Start of DATA

===== src/sv/sqrr_pkg.sv =====
// shared types, codes and helpers of the slice quota round robin scheduler
package sqrr_pkg;

	localparam int THREAD_SLOTS_DEF = 8;
	localparam int OP_W             = 3;
	localparam int IDX_W            = 4;
	localparam int PRIO_W           = 8;
	localparam int CODE_W           = 2;
	localparam int TICK_W           = 32;
	localparam int LOCK_W           = 8;
	localparam int SLICE_W          = 7;
	localparam int QUEUE_DEPTH      = 2;
	localparam int QPTR_W           = 1;
	localparam int QCNT_W           = 2;

	localparam logic [OP_W-1:0] OP_TICK    = 3'd0;
	localparam logic [OP_W-1:0] OP_YIELD   = 3'd1;
	localparam logic [OP_W-1:0] OP_ALLOC   = 3'd2;
	localparam logic [OP_W-1:0] OP_SETPRIO = 3'd3;
	localparam logic [OP_W-1:0] OP_LOCK    = 3'd4;
	localparam logic [OP_W-1:0] OP_UNLOCK  = 3'd5;

	localparam logic [CODE_W-1:0] RES_OK    = 2'd0;
	localparam logic [CODE_W-1:0] RES_NORUN = 2'd1;
	localparam logic [CODE_W-1:0] RES_BAD   = 2'd2;

	localparam logic [PRIO_W-1:0] PRIO_FREE = 8'hFF;
	localparam logic [PRIO_W-1:0] PRIO_BOOT = 8'h01;

	typedef enum logic [2:0] {
		CMD_TICK,
		CMD_YIELD,
		CMD_ALLOC,
		CMD_SET,
		CMD_BADSET,
		CMD_LOCK,
		CMD_UNLOCK,
		CMD_NOP
	} cmd_kind_t;

	typedef struct packed {
		cmd_kind_t          kind;
		logic [IDX_W-1:0]   idx;
		logic [PRIO_W-1:0]  prio;
	} cmd_t;

	typedef struct packed {
		logic valid;
		cmd_t cmd;
	} cmd_if_t;

	typedef enum logic [1:0] {
		ST_IDLE,
		ST_SCAN,
		ST_ALLOC
	} sqrr_state_t;

	function automatic logic is_runnable(input logic [PRIO_W-1:0] v);
		return (v != '0) && !v[PRIO_W-1];
	endfunction

endpackage


===== src/sv/slice_quota_round_robin_scheduler_core.sv =====
// top level of the slice quota round robin scheduler
//
// channel   direction  handshake                      payload
// command   in         push / full  (push & !full)    opcode, slot_index, priority_value
// result    out        pop / empty  (pop & !empty)    result_code, chosen_slot, systick_value
//
// set priority, lock, unlock and unused opcodes finish without a search; a tick or yield
// that keeps the running slot also does, otherwise the reschedule scan reads one
// slot per cycle, up to THREAD_SLOTS slots; allocate searches the same way
// a result stays held until popped; the engine starts the next command only after that,
// while a two-entry command queue keeps taking beats
// after reset slot 0 holds priority 1, the rest are inactive, all counters are zero
module slice_quota_round_robin_scheduler_core #(
	parameter int THREAD_SLOTS = sqrr_pkg::THREAD_SLOTS_DEF
) (
	input  logic                                clk,
	input  logic                                arst_n,
	input  logic                                push,
	output logic                                full,
	input  logic [sqrr_pkg::OP_W-1:0]           opcode,
	input  logic [sqrr_pkg::IDX_W-1:0]          slot_index,
	input  logic signed [sqrr_pkg::PRIO_W-1:0]  priority_value,
	output logic                                empty,
	input  logic                                pop,
	output logic [sqrr_pkg::CODE_W-1:0]         result_code,
	output logic [sqrr_pkg::IDX_W-1:0]          chosen_slot,
	output logic [sqrr_pkg::TICK_W-1:0]         systick_value
);
	import sqrr_pkg::*;

	cmd_if_t cmd;
	logic    cmd_take;

	sqrr_front #(
		.THREAD_SLOTS(THREAD_SLOTS)
	) u_front (
		.clk            (clk),
		.arst_n         (arst_n),
		.push           (push),
		.full           (full),
		.opcode         (opcode),
		.slot_index     (slot_index),
		.priority_value (priority_value),
		.cmd_o          (cmd),
		.cmd_take       (cmd_take)
	);

	sqrr_back #(
		.THREAD_SLOTS(THREAD_SLOTS)
	) u_back (
		.clk           (clk),
		.arst_n        (arst_n),
		.cmd_i         (cmd),
		.cmd_take      (cmd_take),
		.empty         (empty),
		.pop           (pop),
		.result_code   (result_code),
		.chosen_slot   (chosen_slot),
		.systick_value (systick_value)
	);

endmodule


===== src/sv/sqrr_front.sv =====
// front end: takes input beats, classifies them and queues commands for the engine
module sqrr_front #(
	parameter int THREAD_SLOTS = sqrr_pkg::THREAD_SLOTS_DEF
) (
	input  logic                                clk,
	input  logic                                arst_n,
	input  logic                                push,
	output logic                                full,
	input  logic [sqrr_pkg::OP_W-1:0]           opcode,
	input  logic [sqrr_pkg::IDX_W-1:0]          slot_index,
	input  logic signed [sqrr_pkg::PRIO_W-1:0]  priority_value,
	output sqrr_pkg::cmd_if_t                   cmd_o,
	input  logic                                cmd_take
);
	import sqrr_pkg::*;

	cmd_t               q_mem_q [QUEUE_DEPTH];
	logic [QPTR_W-1:0]  wr_ptr_q;
	logic [QPTR_W-1:0]  rd_ptr_q;
	logic [QCNT_W-1:0]  cnt_q;
	cmd_t               cmd_in;
	logic               accept;
	logic               idx_ok;

	assign full   = (cnt_q == QCNT_W'(QUEUE_DEPTH));
	assign accept = push && !full;
	assign idx_ok = ({1'b0, slot_index} < (IDX_W+1)'(THREAD_SLOTS));

	always_comb begin
		cmd_in.idx  = slot_index;
		cmd_in.prio = priority_value;
		case (opcode)
			OP_TICK:    cmd_in.kind = CMD_TICK;
			OP_YIELD:   cmd_in.kind = CMD_YIELD;
			OP_ALLOC:   cmd_in.kind = CMD_ALLOC;
			OP_SETPRIO: cmd_in.kind = idx_ok ? CMD_SET : CMD_BADSET;
			OP_LOCK:    cmd_in.kind = CMD_LOCK;
			OP_UNLOCK:  cmd_in.kind = CMD_UNLOCK;
			default:    cmd_in.kind = CMD_NOP;
		endcase
	end

	always_ff @(posedge clk) begin
		if (accept) begin
			q_mem_q[wr_ptr_q] <= cmd_in;
		end
	end

	always_ff @(posedge clk or negedge arst_n) begin
		if (!arst_n) begin
			wr_ptr_q <= '0;
			rd_ptr_q <= '0;
			cnt_q    <= '0;
		end else begin
			if (accept) begin
				wr_ptr_q <= wr_ptr_q + 1'b1;
			end
			if (cmd_take) begin
				rd_ptr_q <= rd_ptr_q + 1'b1;
			end
			case ({accept, cmd_take})
				2'b10:   cnt_q <= cnt_q + 1'b1;
				2'b01:   cnt_q <= cnt_q - 1'b1;
				default: cnt_q <= cnt_q;
			endcase
		end
	end

	assign cmd_o.valid = (cnt_q != '0);
	assign cmd_o.cmd   = q_mem_q[rd_ptr_q];

	a_take_needs_cmd: assert property (@(posedge clk) disable iff (!arst_n)
		cmd_take |-> cmd_o.valid)
		else $error("engine took a command from an empty queue");

	a_cnt_bound: assert property (@(posedge clk) disable iff (!arst_n)
		cnt_q <= QCNT_W'(QUEUE_DEPTH))
		else $error("command queue count out of range");

	a_cnt_grow: assert property (@(posedge clk) disable iff (!arst_n)
		(accept && !cmd_take) |=> (cnt_q == $past(cnt_q) + 1'b1))
		else $error("accepted beat not counted");

endmodule


===== src/sv/sqrr_back.sv =====
// back end: executes queued commands, scans the slot table and holds the result
module sqrr_back #(
	parameter int THREAD_SLOTS = sqrr_pkg::THREAD_SLOTS_DEF
) (
	input  logic                          clk,
	input  logic                          arst_n,
	input  sqrr_pkg::cmd_if_t             cmd_i,
	output logic                          cmd_take,
	output logic                          empty,
	input  logic                          pop,
	output logic [sqrr_pkg::CODE_W-1:0]   result_code,
	output logic [sqrr_pkg::IDX_W-1:0]    chosen_slot,
	output logic [sqrr_pkg::TICK_W-1:0]   systick_value
);
	import sqrr_pkg::*;

	localparam int SLOT_W = $clog2(THREAD_SLOTS);
	localparam logic [SLOT_W-1:0] LAST_SLOT = SLOT_W'(THREAD_SLOTS - 1);

	sqrr_state_t          state_q, state_d;
	logic [PRIO_W-1:0]    prio_q [THREAD_SLOTS];
	logic [SLOT_W-1:0]    cur_q, cur_d;
	logic [SLOT_W-1:0]    cnt_q, cnt_d;
	logic [SLICE_W-1:0]   slice_q, slice_d, slice_dec;
	logic [LOCK_W-1:0]    lock_q, lock_d;
	logic [TICK_W-1:0]    tick_q, tick_d;

	logic                 res_valid_q;
	logic [CODE_W-1:0]    res_code_q;
	logic [IDX_W-1:0]     res_slot_q;
	logic [TICK_W-1:0]    res_tick_q;

	logic                 start;
	logic                 locked;
	logic                 keep_tick;
	logic [SLOT_W-1:0]    next_cur;
	logic [SLOT_W-1:0]    rd_idx;
	logic [PRIO_W-1:0]    rd_prio;
	logic                 last;
	logic                 scan_hit;
	logic                 free_hit;

	logic                 res_load;
	logic [CODE_W-1:0]    res_code;
	logic [IDX_W-1:0]     res_slot;
	logic                 prio_we;
	logic [SLOT_W-1:0]    prio_widx;
	logic [PRIO_W-1:0]    prio_wdata;

	assign start     = (state_q == ST_IDLE) && cmd_i.valid && !res_valid_q;
	assign locked    = is_runnable(lock_q);
	assign slice_dec = slice_q - SLICE_W'(slice_q != '0);
	assign keep_tick = locked || (slice_dec != '0);
	assign next_cur  = (cur_q == LAST_SLOT) ? '0 : cur_q + 1'b1;
	// one read port shared by the reschedule scan and the allocate search
	assign rd_idx    = (state_q == ST_ALLOC) ? cnt_q : next_cur;
	assign rd_prio   = prio_q[rd_idx];
	assign last      = (cnt_q == LAST_SLOT);
	assign scan_hit  = is_runnable(rd_prio);
	assign free_hit  = (rd_prio == PRIO_FREE);

	always_comb begin
		state_d = state_q;
		case (state_q)
			ST_IDLE: begin
				if (start) begin
					case (cmd_i.cmd.kind)
						CMD_TICK:  state_d = keep_tick ? ST_IDLE : ST_SCAN;
						CMD_YIELD: state_d = locked ? ST_IDLE : ST_SCAN;
						CMD_ALLOC: state_d = ST_ALLOC;
						default:   state_d = ST_IDLE;
					endcase
				end
			end
			ST_SCAN:  state_d = (scan_hit || last) ? ST_IDLE : ST_SCAN;
			ST_ALLOC: state_d = (free_hit || last) ? ST_IDLE : ST_ALLOC;
			default:  state_d = ST_IDLE;
		endcase
	end

	always_comb begin
		cmd_take   = 1'b0;
		res_load   = 1'b0;
		res_code   = RES_OK;
		res_slot   = IDX_W'(cur_q);
		prio_we    = 1'b0;
		prio_widx  = cnt_q;
		prio_wdata = cmd_i.cmd.prio;
		cur_d      = cur_q;
		cnt_d      = cnt_q;
		slice_d    = slice_q;
		lock_d     = lock_q;
		tick_d     = tick_q;
		case (state_q)
			ST_IDLE: begin
				if (start) begin
					cmd_take = 1'b1;
					cnt_d    = '0;
					case (cmd_i.cmd.kind)
						CMD_TICK: begin
							tick_d = tick_q + 1'b1;
							if (!locked) begin
								slice_d = slice_dec;
							end
							res_load = keep_tick;
						end
						CMD_YIELD: begin
							slice_d  = '0;
							res_load = locked;
						end
						CMD_ALLOC: begin
						end
						CMD_SET: begin
							prio_we   = 1'b1;
							prio_widx = cmd_i.cmd.idx[SLOT_W-1:0];
							res_load  = 1'b1;
							res_slot  = cmd_i.cmd.idx;
						end
						CMD_BADSET: begin
							res_load = 1'b1;
							res_code = RES_BAD;
							res_slot = '0;
						end
						CMD_LOCK: begin
							lock_d   = lock_q + 1'b1;
							res_load = 1'b1;
						end
						CMD_UNLOCK: begin
							lock_d   = lock_q - 1'b1;
							res_load = 1'b1;
						end
						default: begin
							res_load = 1'b1;
						end
					endcase
				end
			end
			ST_SCAN: begin
				// current slot walks with the scan and lands back on start if nothing runs
				cur_d    = next_cur;
				res_slot = IDX_W'(next_cur);
				cnt_d    = cnt_q + 1'b1;
				if (scan_hit) begin
					slice_d  = rd_prio[SLICE_W-1:0];
					res_load = 1'b1;
				end else if (last) begin
					res_load = 1'b1;
					res_code = RES_NORUN;
				end
			end
			ST_ALLOC: begin
				cnt_d = cnt_q + 1'b1;
				if (free_hit) begin
					prio_we    = 1'b1;
					prio_wdata = '0;
					res_load   = 1'b1;
					res_slot   = IDX_W'(cnt_q);
				end else if (last) begin
					res_load = 1'b1;
					res_code = RES_BAD;
					res_slot = '0;
				end
			end
			default: begin
			end
		endcase
	end

	always_ff @(posedge clk or negedge arst_n) begin
		if (!arst_n) begin
			state_q <= ST_IDLE;
			cur_q   <= '0;
			cnt_q   <= '0;
			slice_q <= '0;
			lock_q  <= '0;
			tick_q  <= '0;
			for (int i = 0; i < THREAD_SLOTS; i++) begin
				prio_q[i] <= (i == 0) ? PRIO_BOOT : PRIO_FREE;
			end
		end else begin
			state_q <= state_d;
			cur_q   <= cur_d;
			cnt_q   <= cnt_d;
			slice_q <= slice_d;
			lock_q  <= lock_d;
			tick_q  <= tick_d;
			if (prio_we) begin
				prio_q[prio_widx] <= prio_wdata;
			end
		end
	end

	always_ff @(posedge clk or negedge arst_n) begin
		if (!arst_n) begin
			res_valid_q <= 1'b0;
		end else if (res_load) begin
			res_valid_q <= 1'b1;
		end else if (pop) begin
			res_valid_q <= 1'b0;
		end
	end

	always_ff @(posedge clk) begin
		if (res_load) begin
			res_code_q <= res_code;
			res_slot_q <= res_slot;
			res_tick_q <= tick_d;
		end
	end

	assign empty         = !res_valid_q;
	assign result_code   = res_code_q;
	assign chosen_slot   = res_slot_q;
	assign systick_value = res_tick_q;

	a_no_overwrite: assert property (@(posedge clk) disable iff (!arst_n)
		res_load |-> !res_valid_q)
		else $error("result beat overwritten before pop");

	a_busy_no_result: assert property (@(posedge clk) disable iff (!arst_n)
		(state_q != ST_IDLE) |-> !res_valid_q)
		else $error("search running while a result waits");

	a_take_in_idle: assert property (@(posedge clk) disable iff (!arst_n)
		cmd_take |=> ($past(state_q) == ST_IDLE))
		else $error("command taken outside idle");

	a_scan_loads_slice: assert property (@(posedge clk) disable iff (!arst_n)
		(state_q == ST_SCAN && scan_hit) |=> (slice_q != '0 && res_valid_q))
		else $error("scan hit left no slice quota");

endmodule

End of DATA

PROBLEM DESCRIPTION:
Check each line above for the string "commands" and copy every line that has it.

EXERCISE RESPONSE:
// front end: takes input beats, classifies them and queues commands for the engine
// back end: executes queued commands, scans the slot table and holds the result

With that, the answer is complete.